多すぎればその人数は足手まといにしかならないはずだが、異常なくらい統制のとれた動きだった。
こんなまどろっこしい戦いは彼女の望むものではないのだが、それを敵が許さない。
誰の声もせず、ただ草を踏む音が絶え間なく聞こえすぎて逆に位置を探知できない。
そんな静寂の中で、彼女はミスを起こしてしまった。
普段の彼女なら絶対にしないであろうミスを。

(あー、ちっとばかし、やばい・・・?)

もちろんそんなミスを逃すはずもなく。
一斉に最強の息の根を止めるために飛び掛ってきた少女達。
切り傷ぐらいは仕方がないか、と赤い最強が考えたとき。
それは、聞こえた。



・・・ミャア!



は?
どう考えてもこの場にそぐわないその声。紛れもなくそれは、猫の鳴き声だった。
しかしこんな場所にふつう猫は来ない。
いや、猫だけでなく、どんな獣でさえ人間でさえもこの場所に来るのは抵抗があるはずだ。
だってここはさっきからずっと、裏世界という空間に区切られた、濃厚な殺気の漂う空間だったのだから。
しかし、それは確かにそこに存在していた。
黒い、真っ黒な艶やかな毛を持つ猫。
身体は細身で、あまり運動には適していなさそうだ。
ただ暗闇によく映える金色の目だけが異様なほどにじっとこちらを見ていた。

しかし、不思議な事はそれだけでは収まらなかった。
そう、こんな悠長に説明ができる状態ではなかったはずだ。この状態。
だけど。
どういうわけか止まっていた。少女達の動きが。
そして、少女達の心臓の音が。

(だけど、あたしには作用していない・・・?)

不思議な現象というか、ありえないようなことが有り得てしまう世界を幾度も見てきた哀川潤だ。
しかしこんな状況は見た事がなかった。
そんな、
猫が鳴いただけで特定の人間が死ぬような状態などは。



訝しげに思いながらも、赤い最強は行動を起こした。

「助かったよ。どういう事なのか知らねぇけど、ありがとうな」

別にこんな事が起きてもそこにいた猫を何も怖がりもなく抱いてしまう。
それが哀川潤だ。
自分が次に殺される、とかは考えないらしい。
意外な事に、猫は抵抗など全くしなかった。
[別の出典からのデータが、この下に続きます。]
## config.mk

```make
export PLATFORM = sky130hd
export DESIGN_NAME = ptb_time_base
export DESIGN_NICKNAME = d
export VERILOG_FILES = /design/src/rtl/ptb_pkg.sv /design/src/rtl/ptb_time_base.sv
export SDC_FILE = /design/constraint.sdc
export NUM_CORES = 1
export LEC_CHECK = 0
export BUFFER_PORTS_ARGS = -buffer_cell sky130_fd_sc_hd__buf_2
export CAP_MARGIN = 20
export CORE_AREA = 2 2 138 140
export CTS_BUF_LIST = sky130_fd_sc_hd__clkbuf_16
export DETAILED_ROUTE_END_ITERATION = 7
export DIE_AREA = 0 0 140 142
export GPL_ROUTABILITY_DRIVEN = 1
export GPL_TIMING_DRIVEN = 0
export PLACE_DENSITY_LB_ADDON = 0.3
export REMOVE_ABC_BUFFERS = 1
export SYNTH_ARGS = -nofsm -noshare
export SYNTH_HDL_FRONTEND = slang
export SYNTH_SLANG_ARGS = --single-unit
```

## constraint.sdc

```tcl
create_clock -name clk_i -period 7.1 [get_ports clk_i]
set_input_delay 0 -clock clk_i [delete_from_list [all_inputs] [get_ports clk_i]]
set_output_delay 0 -clock clk_i [all_outputs]
set_load 0.005 [all_outputs]
```

## src/rtl/ptb_pkg.sv

```systemverilog
// Package for the PWM time base and control block: offsets, fields, resets, types
package ptb_pkg;

  // Counter width and bus address width
  localparam int PTB_CNT_W = 12;
  localparam int PTB_ADR_W = 8;

  // Register byte offsets
  localparam logic [7:0] OFF_TIMER_CONTROL_LOW = 8'h00;
  localparam logic [7:0] OFF_TIMER_CONTROL_HIGH = 8'h04;
  localparam logic [7:0] OFF_TIME_BASE_COUNTER = 8'h08;
  localparam logic [7:0] OFF_PERIOD_VALUE = 8'h0C;
  localparam logic [7:0] OFF_PWM_OUTPUT_ENABLE_AND_PAIR_MODE = 8'h10;
  localparam logic [7:0] OFF_PWM_EVENT_TRIGGER_AND_UPDATE_CONTROL = 8'h14;
  localparam logic [7:0] OFF_EVENT_COMPARE = 8'h18;
  localparam logic [7:0] OFF_EVENT_STATUS = 8'h1C;
  localparam logic [7:0] OFF_ACTIVE_PERIOD = 8'h20;

  // Field positions
  localparam int POS_POSTSCALE = 4;
  localparam int POS_PRESCALE = 2;
  localparam int POS_MODE = 0;
  localparam int POS_ENABLE = 7;
  localparam int POS_DIRECTION = 6;
  localparam int POS_OUTPUT_ENABLE = 4;
  localparam int POS_PAIR_MODE = 0;
  localparam int POS_TRIG_POSTSCALE = 4;
  localparam int POS_TRIG_DIRECTION = 3;
  localparam int POS_UPDATE_DISABLE = 1;
  localparam int POS_OVERRIDE_SYNC = 0;
  localparam int POS_FLAG_TIME_BASE = 0;
  localparam int POS_FLAG_TRIGGER = 1;

  // Reset values
  localparam logic [7:0] RST_TIMER_CONTROL_LOW = 8'h00;
  localparam logic [2:0] RST_OUTPUT_ENABLE_CFG_CLEAR = 3'h7;
  localparam logic [2:0] RST_OUTPUT_ENABLE_CFG_SET = 3'h0;
  localparam logic [3:0] RST_PAIR_MODE = 4'h0;
  localparam logic [7:0] RST_CONTROL_1 = 8'h00;
  localparam logic [PTB_CNT_W-1:0] RST_COUNT = 12'h000;

  // Prescaler terminal counts for 1:1, 1:4, 1:16, 1:64
  localparam logic [5:0] PRE_LIM_1 = 6'h00;
  localparam logic [5:0] PRE_LIM_4 = 6'h03;
  localparam logic [5:0] PRE_LIM_16 = 6'h0F;
  localparam logic [5:0] PRE_LIM_64 = 6'h3F;

  // Cycles after reset release at which the configuration strap is applied
  localparam logic [1:0] STRAP_LOAD_CYCLE = 2'h2;

  // Time base modes, in field order
  typedef enum logic [1:0] {
    PTB_MODE_FREE,
    PTB_MODE_SINGLE,
    PTB_MODE_UPDOWN,
    PTB_MODE_UPDOWN_DOUBLE
  } ptb_mode_e;

  // Static configuration handed to the output stage
  typedef struct packed {
    logic [7:0] pin_enable;
    logic [3:0] pair_independent;
    logic override_sync;
  } ptb_cfg_s;

endpackage

```

## src/rtl/ptb_time_base.sv

```systemverilog
// PWM time base, control registers and classic Wishbone register slave
// Function
// - Enable field selects which PWM pins drive
// - Enable field reset value comes from strap
// - Pair mode bit 1 independent, 0 complementary
// - Trigger postscale divides events by field plus one
// - Trigger allowed only in selected count direction
// - Update disable blocks buffer to active transfers
// - Override sync aligns overrides to time base
// - Free running counts up, wraps after period
// - Single shot wraps then hardware clears enable
// - Up/down turns downward after period match
// - Direction status bit read-only, 1 down
// - Outputs inactive first half after up/down start
// - Input clock prescaled 1, 4, 16, 64
// - Prescaler clears on counter or control write
// - Postscaler divides match events, clears likewise
// - Free running event on each period match
// - Single shot event ignores postscaler
// - Up/down event at zero turning upward
// - Counter twelve bits, runs only when enabled
// - Double update events at zero and period
`timescale 1ns/100ps
`default_nettype none

module ptb_time_base #(
  parameter int CNT_W = ptb_pkg::PTB_CNT_W
) (
  input wire logic clk_i,
  input wire logic rst_i,
  input wire logic wb_cyc_i,
  input wire logic wb_stb_i,
  input wire logic wb_we_i,
  input wire logic [ptb_pkg::PTB_ADR_W-1:0] wb_adr_i,
  input wire logic [3:0] wb_sel_i,
  input wire logic [31:0] wb_dat_i,
  output logic [31:0] wb_dat_o,
  output logic wb_ack_o,
  input wire logic output_enable_reset_config_i,
  input wire logic override_req_i,
  output ptb_pkg::ptb_cfg_s pwm_cfg_o,
  output logic [CNT_W-1:0] time_base_counter_o,
  output logic count_direction_status_o,
  output logic outputs_inactive_o,
  output logic buffer_transfer_o,
  output logic override_apply_o,
  output logic tb_event_o,
  output logic event_trigger_o
);
  import ptb_pkg::*;

  // Width limits that the logic can serve; reset constants are PTB_CNT_W wide
  if (CNT_W < 2 || CNT_W > PTB_CNT_W) begin : g_bad_width
    $error("CNT_W must lie between 2 and PTB_CNT_W");
  end

  // Pin enable decode of the output enable field
  function automatic logic [7:0] pin_decode(input logic [2:0] sel);
    case (sel)
      3'h1: pin_decode = 8'h02;
      3'h2: pin_decode = 8'h03;
      3'h3: pin_decode = 8'h0F;
      3'h4: pin_decode = 8'h3F;
      3'h5: pin_decode = 8'hFF;
      3'h6: pin_decode = 8'h0A;
      3'h7: pin_decode = 8'hAA;
      default: pin_decode = 8'h00;
    endcase
  endfunction

  // Prescaler terminal count for a select value
  function automatic logic [5:0] pre_limit(input logic [1:0] sel);
    case (sel)
      2'h0: pre_limit = PRE_LIM_1;
      2'h1: pre_limit = PRE_LIM_4;
      2'h2: pre_limit = PRE_LIM_16;
      default: pre_limit = PRE_LIM_64;
    endcase
  endfunction

  // Byte lane merge of a write into an old value
  function automatic logic [31:0] lane_merge(input logic [31:0] old, input logic [31:0] wr,
                                              input logic [3:0] sel);
    for (int i = 0; i < 4; i++) begin
      old[i*8 +: 8] = sel[i] ? wr[i*8 +: 8] : old[i*8 +: 8];
    end
    lane_merge = old;
  endfunction

  // Register state
  logic [7:0] timer_control_low;
  logic time_base_enable;
  logic count_dir;
  logic [CNT_W-1:0] cnt;
  logic [CNT_W-1:0] period_buf;
  logic [CNT_W-1:0] period_act;
  logic [CNT_W-1:0] event_compare;
  logic [2:0] output_enable_select;
  logic [3:0] pair_mode_bits;
  logic [3:0] event_trigger_postscale;
  logic event_trigger_direction;
  logic buffer_update_disable;
  logic override_sync;
  logic [1:0] flags;
  logic ack;
  logic [5:0] pre_cnt;
  logic [3:0] post_cnt;
  logic [3:0] trig_cnt;
  logic first_half;
  logic ovr_pend;
  logic strap_meta;
  logic strap_sync;
  logic [1:0] strap_cnt;

  // Bus decode: a write takes effect at the edge where ack is seen high
  logic wr;
  logic [31:0] wmerge_cnt;
  logic [31:0] wmerge_per;
  logic [31:0] wmerge_cmp;
  logic wr_low;
  logic wr_high;
  logic wr_cnt;
  logic wr_con0;
  logic wr_con1;
  assign wr = wb_cyc_i && wb_stb_i && wb_we_i && ack;
  assign wr_low = wr && wb_adr_i == OFF_TIMER_CONTROL_LOW && wb_sel_i[0];
  assign wr_high = wr && wb_adr_i == OFF_TIMER_CONTROL_HIGH && wb_sel_i[0];
  assign wr_cnt = wr && wb_adr_i == OFF_TIME_BASE_COUNTER && (wb_sel_i[1:0] != 2'h0);
  assign wr_con0 = wr && wb_adr_i == OFF_PWM_OUTPUT_ENABLE_AND_PAIR_MODE && wb_sel_i[0];
  assign wr_con1 = wr && wb_adr_i == OFF_PWM_EVENT_TRIGGER_AND_UPDATE_CONTROL && wb_sel_i[0];
  assign wmerge_cnt = lane_merge(32'(cnt), wb_dat_i, wb_sel_i);
  assign wmerge_per = lane_merge(32'(period_buf), wb_dat_i, wb_sel_i);
  assign wmerge_cmp = lane_merge(32'(event_compare), wb_dat_i, wb_sel_i);

  // Decoded control fields
  ptb_mode_e mode;
  logic updown;
  logic [3:0] postscale_sel;
  logic [1:0] prescale_sel;
  assign mode = ptb_mode_e'(timer_control_low[POS_MODE +: 2]);
  assign updown = (mode == PTB_MODE_UPDOWN) || (mode == PTB_MODE_UPDOWN_DOUBLE);
  assign postscale_sel = timer_control_low[POS_POSTSCALE +: 4];
  assign prescale_sel = timer_control_low[POS_PRESCALE +: 2];

  // Time base conditions seen on a prescaled tick
  logic pre_clr;
  logic tick;
  logic tick_en;
  logic at_per;
  logic at_zero;
  logic per_nz;
  logic edge_wrap;
  logic updn_top;
  logic updn_bot;
  logic raw_event;
  logic tb_fire;
  logic trig_match;
  logic trig_fire;
  logic boundary;
  assign pre_clr = wr_cnt || wr_low || wr_high;
  assign tick = pre_cnt == pre_limit(prescale_sel);
  assign tick_en = tick && time_base_enable;
  assign at_per = cnt == period_act;
  assign at_zero = cnt == '0;
  assign per_nz = period_act != '0;
  assign edge_wrap = tick_en && !updown && at_per;
  assign updn_top = tick_en && updown && !count_dir && at_per;
  assign updn_bot = tick_en && updown && count_dir && at_zero;
  assign boundary = edge_wrap || updn_bot;

  // Raw time base event per mode
  always_comb begin
    case (mode)
      PTB_MODE_FREE: raw_event = edge_wrap;
      PTB_MODE_SINGLE: raw_event = edge_wrap;
      PTB_MODE_UPDOWN: raw_event = updn_bot;
      PTB_MODE_UPDOWN_DOUBLE: raw_event = updn_bot || updn_top;
      default: raw_event = 1'b0;
    endcase
  end
  assign tb_fire = raw_event && (mode == PTB_MODE_SINGLE || post_cnt == postscale_sel);

  // Special event trigger: compare match in the chosen direction
  assign trig_match = tick_en && cnt == event_compare
                      && count_dir == event_trigger_direction;
  assign trig_fire = trig_match && trig_cnt == event_trigger_postscale;

  // Wishbone acknowledge, one wait state
  always_ff @(posedge clk_i) begin
    if (rst_i) begin
      ack <= 1'b0;
    end else begin
      ack <= wb_cyc_i && wb_stb_i && !ack;
    end
  end

  // Read data captured with the acknowledge
  always_ff @(posedge clk_i) begin
    if (rst_i) begin
      wb_dat_o <= 32'h0000_0000;
    end else if (wb_cyc_i && wb_stb_i && !ack) begin
      case (wb_adr_i)
        OFF_TIMER_CONTROL_LOW: wb_dat_o <= 32'(timer_control_low);
        OFF_TIMER_CONTROL_HIGH: wb_dat_o <= 32'({time_base_enable, count_dir, 6'h00});
        OFF_TIME_BASE_COUNTER: wb_dat_o <= 32'(cnt);
        OFF_PERIOD_VALUE: wb_dat_o <= 32'(period_buf);
        OFF_PWM_OUTPUT_ENABLE_AND_PAIR_MODE: wb_dat_o <= 32'({1'b0, output_enable_select,
                                                               pair_mode_bits});
        OFF_PWM_EVENT_TRIGGER_AND_UPDATE_CONTROL: wb_dat_o <= 32'({event_trigger_postscale,
          event_trigger_direction, 1'b0, buffer_update_disable, override_sync});
        OFF_EVENT_COMPARE: wb_dat_o <= 32'(event_compare);
        OFF_EVENT_STATUS: wb_dat_o <= 32'(flags);
        OFF_ACTIVE_PERIOD: wb_dat_o <= 32'(period_act);
        default: wb_dat_o <= 32'h0000_0000;
      endcase
    end
  end

  // Timer control low: postscale, prescale and mode
  always_ff @(posedge clk_i) begin
    if (rst_i) begin
      timer_control_low <= RST_TIMER_CONTROL_LOW;
    end else if (wr_low) begin
      timer_control_low <= wb_dat_i[7:0];
    end
  end

  // Enable: software sets or clears, single shot clears on its match
  always_ff @(posedge clk_i) begin
    if (rst_i) begin
      time_base_enable <= 1'b0;
    end else if (wr_high) begin
      time_base_enable <= wb_dat_i[POS_ENABLE];
    end else if (edge_wrap && mode == PTB_MODE_SINGLE) begin
      time_base_enable <= 1'b0;
    end
  end

  // Time base counter; kept when the enable is cleared
  always_ff @(posedge clk_i) begin
    if (rst_i) begin
      cnt <= RST_COUNT[CNT_W-1:0];
    end else if (wr_cnt) begin
      cnt <= wmerge_cnt[CNT_W-1:0];
    end else if (tick_en) begin
      if (!updown) begin
        cnt <= at_per ? '0 : cnt + 1'b1;
      end else if (!count_dir) begin
        cnt <= at_per ? (per_nz ? cnt - 1'b1 : '0) : cnt + 1'b1;
      end else begin
        cnt <= at_zero ? (per_nz ? CNT_W'(1) : '0) : cnt - 1'b1;
      end
    end
  end

  // Count direction, only ever down in the up/down modes
  always_ff @(posedge clk_i) begin
    if (rst_i) begin
      count_dir <= 1'b0;
    end else if (!updown) begin
      count_dir <= 1'b0;
    end else if (updn_top && per_nz) begin
      count_dir <= 1'b1;
    end else if (updn_bot && per_nz) begin
      count_dir <= 1'b0;
    end
  end

  // Period buffer and the active period it feeds
  always_ff @(posedge clk_i) begin
    if (rst_i) begin
      period_buf <= RST_COUNT[CNT_W-1:0];
      period_act <= RST_COUNT[CNT_W-1:0];
    end else begin
      if (wr && wb_adr_i == OFF_PERIOD_VALUE) begin
        period_buf <= wmerge_per[CNT_W-1:0];
      end
      if (!buffer_update_disable && (boundary || !time_base_enable)) begin
        period_act <= period_buf;
      end
    end
  end

  // Duty buffer transfer strobe for the compare units
  always_ff @(posedge clk_i) begin
    if (rst_i) begin
      buffer_transfer_o <= 1'b0;
    end else begin
      buffer_transfer_o <= boundary && !buffer_update_disable;
    end
  end

  // Prescaler counter
  always_ff @(posedge clk_i) begin
    if (rst_i || pre_clr) begin
      pre_cnt <= 6'h00;
    end else if (tick) begin
      pre_cnt <= 6'h00;
    end else begin
      pre_cnt <= pre_cnt + 1'b1;
    end
  end

  // Interrupt postscaler, bypassed in single shot
  always_ff @(posedge clk_i) begin
    if (rst_i || pre_clr) begin
      post_cnt <= 4'h0;
    end else if (raw_event && mode != PTB_MODE_SINGLE) begin
      post_cnt <= (post_cnt == postscale_sel) ? 4'h0 : post_cnt + 1'b1;
    end
  end

  // Event pulses
  always_ff @(posedge clk_i) begin
    if (rst_i) begin
      tb_event_o <= 1'b0;
      event_trigger_o <= 1'b0;
    end else begin
      tb_event_o <= tb_fire;
      event_trigger_o <= trig_fire;
    end
  end

  // Special event postscale counter
  always_ff @(posedge clk_i) begin
    if (rst_i || wr_con1) begin
      trig_cnt <= 4'h0;
    end else if (trig_match) begin
      trig_cnt <= trig_fire ? 4'h0 : trig_cnt + 1'b1;
    end
  end

  // Sticky event flags, write one to clear, set beats clear
  always_ff @(posedge clk_i) begin
    if (rst_i) begin
      flags <= 2'h0;
    end else begin
      flags <= (flags & ~((wr && wb_adr_i == OFF_EVENT_STATUS && wb_sel_i[0]) ?
                          wb_dat_i[1:0] : 2'h0))
               | {trig_fire, tb_fire};
    end
  end

  // Event compare value
  always_ff @(posedge clk_i) begin
    if (rst_i) begin
      event_compare <= RST_COUNT[CNT_W-1:0];
    end else if (wr && wb_adr_i == OFF_EVENT_COMPARE) begin
      event_compare <= wmerge_cmp[CNT_W-1:0];
    end
  end

  // Outputs held inactive until the first turnaround of an up/down start
  always_ff @(posedge clk_i) begin
    if (rst_i) begin
      first_half <= 1'b0;
    end else if (wr_high && wb_dat_i[POS_ENABLE] && !time_base_enable && updown) begin
      first_half <= 1'b1;
    end else if (updn_top || updn_bot || !time_base_enable) begin
      first_half <= 1'b0;
    end
  end

  // Configuration strap synchroniser and post reset load counter
  always_ff @(posedge clk_i) begin
    strap_meta <= output_enable_reset_config_i;
    strap_sync <= strap_meta;
  end
  always_ff @(posedge clk_i) begin
    if (rst_i) begin
      strap_cnt <= 2'h0;
    end else if (strap_cnt != 2'h3) begin
      strap_cnt <= strap_cnt + 1'b1;
    end
  end

  // Output enable and pair mode register
  always_ff @(posedge clk_i) begin
    if (rst_i) begin
      output_enable_select <= RST_OUTPUT_ENABLE_CFG_CLEAR;
      pair_mode_bits <= RST_PAIR_MODE;
    end else if (wr_con0) begin
      output_enable_select <= wb_dat_i[POS_OUTPUT_ENABLE +: 3];
      pair_mode_bits <= wb_dat_i[POS_PAIR_MODE +: 4];
    end else if (strap_cnt == STRAP_LOAD_CYCLE) begin
      output_enable_select <= strap_sync ? RST_OUTPUT_ENABLE_CFG_SET
                                         : RST_OUTPUT_ENABLE_CFG_CLEAR;
    end
  end

  // Event trigger and update control register
  always_ff @(posedge clk_i) begin
    if (rst_i) begin
      {event_trigger_postscale, event_trigger_direction} <= RST_CONTROL_1[7:3];
      buffer_update_disable <= RST_CONTROL_1[POS_UPDATE_DISABLE];
      override_sync <= RST_CONTROL_1[POS_OVERRIDE_SYNC];
    end else if (wr_con1) begin
      event_trigger_postscale <= wb_dat_i[POS_TRIG_POSTSCALE +: 4];
      event_trigger_direction <= wb_dat_i[POS_TRIG_DIRECTION];
      buffer_update_disable <= wb_dat_i[POS_UPDATE_DISABLE];
      override_sync <= wb_dat_i[POS_OVERRIDE_SYNC];
    end
  end

  // Override apply: at once, or at the next period boundary when synced
  always_ff @(posedge clk_i) begin
    if (rst_i) begin
      ovr_pend <= 1'b0;
      override_apply_o <= 1'b0;
    end else begin
      override_apply_o <= (ovr_pend || override_req_i) && (!override_sync || boundary);
      ovr_pend <= (ovr_pend || override_req_i) && override_sync && !boundary;
    end
  end

  // Output assignments
  assign wb_ack_o = ack;
  assign pwm_cfg_o.pin_enable = pin_decode(output_enable_select);
  assign pwm_cfg_o.pair_independent = pair_mode_bits;
  assign pwm_cfg_o.override_sync = override_sync;
  assign time_base_counter_o = cnt;
  assign count_direction_status_o = count_dir;
  assign outputs_inactive_o = first_half;
endmodule

`default_nettype wire

```

==> results of run 1 <==
==> worst paths after layout <==
kind                                from  slack [ps]                      to  cells past startpoint
setup / recovery  time_base_counter_o[0]        4030  time_base_counter_o[9]                      8
hold / removal               wb_adr_i[6]         210             wb_dat_o[1]                      6
setup reg to reg  time_base_counter_o[0]        4030  time_base_counter_o[9]                      8
hold reg to reg               strap_meta         330              strap_sync                      0
==> synth_stat cells, drive strengths merged (5+ instances only) <==
| library cell | n | area, um2 |
|---|---|---|
| and2 | 9 | 58.8 |
| a31oi | 6 | 37.5 |
| nor2 | 76 | 288 |
| ha | 7 | 87.6 |
| nand2 | 87 | 327 |
| xor2 | 34 | 298 |
| or4 | 5 | 45.0 |
| and4 | 5 | 43.8 |
| nor4 | 17 | 106 |
| nand3 | 41 | 205 |
| and3 | 6 | 37.5 |
| or2 | 5 | 31.3 |
| o22ai | 5 | 31.3 |
| xnor2 | 19 | 166 |
| nor2b | 7 | 43.8 |
| clkbuf | 43 | 161 |
| o211ai | 7 | 52.6 |
| dfxtp | 111 | 2220 |
| o21ai | 36 | 180 |
| a211oi | 5 | 37.5 |
| a21oi | 53 | 265 |
| mux2i | 42 | 420 |
| inv | 14 | 52.6 |
| or3 | 8 | 51.3 |
| nand4 | 11 | 68.8 |
| nor3 | 11 | 55.1 |
| a22oi | 22 | 165 |
| buf | 29 | 203 |
==> flip-flops by register name, summed over array words and instances, names as in the netlist, 2 cells and up <==
signal and flops:
output_enable_select 3, event_compare 12, trig_cnt 4, flags 2, event_trigger_postscale 4, time_base_counter_o 12
pair_mode_bits 4, pre_cnt 6, post_cnt 4, period_act 12, timer_control_low 8, period_buf 12
strap_cnt 2, wb_dat_o 12
==> report_power, final <==
part / internal [mW] / total, mW / switching, mW
Combinational: 0.0319 / 0.0870 / 0.0552
Sequential: 0.627 / 0.633 / 0.00609
Clock: 0.276 / 0.527 / 0.252
==> through the flow <==
step / hold WS (ps) / instance area (um2)
after floorplan: 27.7 / 6080
after global placement: 103 / 6730
after detailed placement: 104 / 6800
after CTS: 205 / 7250
after global routing: 247 / 7260
final: 214 / 7260
==> worst reg2reg max path, stage by stage, from the launching register on <==
cell and delay [ps]:
dfxtp_1 510, inv_1 130, ha_1 210, or3b_2 520, or4_4 540, and2_4 180, a31oi_1 410, o32ai_1 180
a32o_1 270
==> routing by layer <==
layer / vias up / track usage [%] / part of all wire [%]
li1: 2912 / - / -
met1: 2899 / 28.4 / 45
met3: 31 / 3.94 / 6.7
met2: 244 / 33.3 / 46
met4: 0 / 5.37 / 2.2
met5: - / 0 / 0
==> kinds of logic (layout without fill, tap and decap cells) <==
| logic type | Yosys count | count (layout) | share of synthesized area, % |
|---|---|---|---|
| flops | 111 | 111 | 34.9 |
| xor+xnor | 53 | 53 | 7.29 |
| mux | 46 | 46 | 7.48 |
| buf+inv | 86 | 124 | 6.54 |
| simple gates | 303 | 303 | 23.4 |
| other cells | 1 | 20 | 0.0589 |
| fa+ha+maj | 7 | 7 | 1.37 |
| compound gates | 182 | 182 | 19.0 |
==> layout make-up <==
type                    instances  area [um2]
inverters                      14        52.6
well taps                     234         293
flip-flops and latches        111        2220
clock inverters                 7        71.3
clock buffers                   9         225
multi-input cells             611        3810
fillers                      1904       11200
repair buffers                 94         589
ただ静かに最強の腕に抱かれているだけだ。

どこか懐かしさを感じる目が哀川潤を捉える。
どこか懐かしさを交えた匂いが鼻をくすぐる。
どこか甘酸っぱい気持ちを思い出させる感覚が彼女を包み込む。

(ほんとうに、あたしは。)

そして赤い女性は。
自分に戦い方を教えてくれた少年の事を思い出して苦笑した。

「あんた、あたしの思い人に少し似てるよ」

このセリフを聞いて、腕に抱いていた猫が僅かに震えたことに彼女は気付かなかった。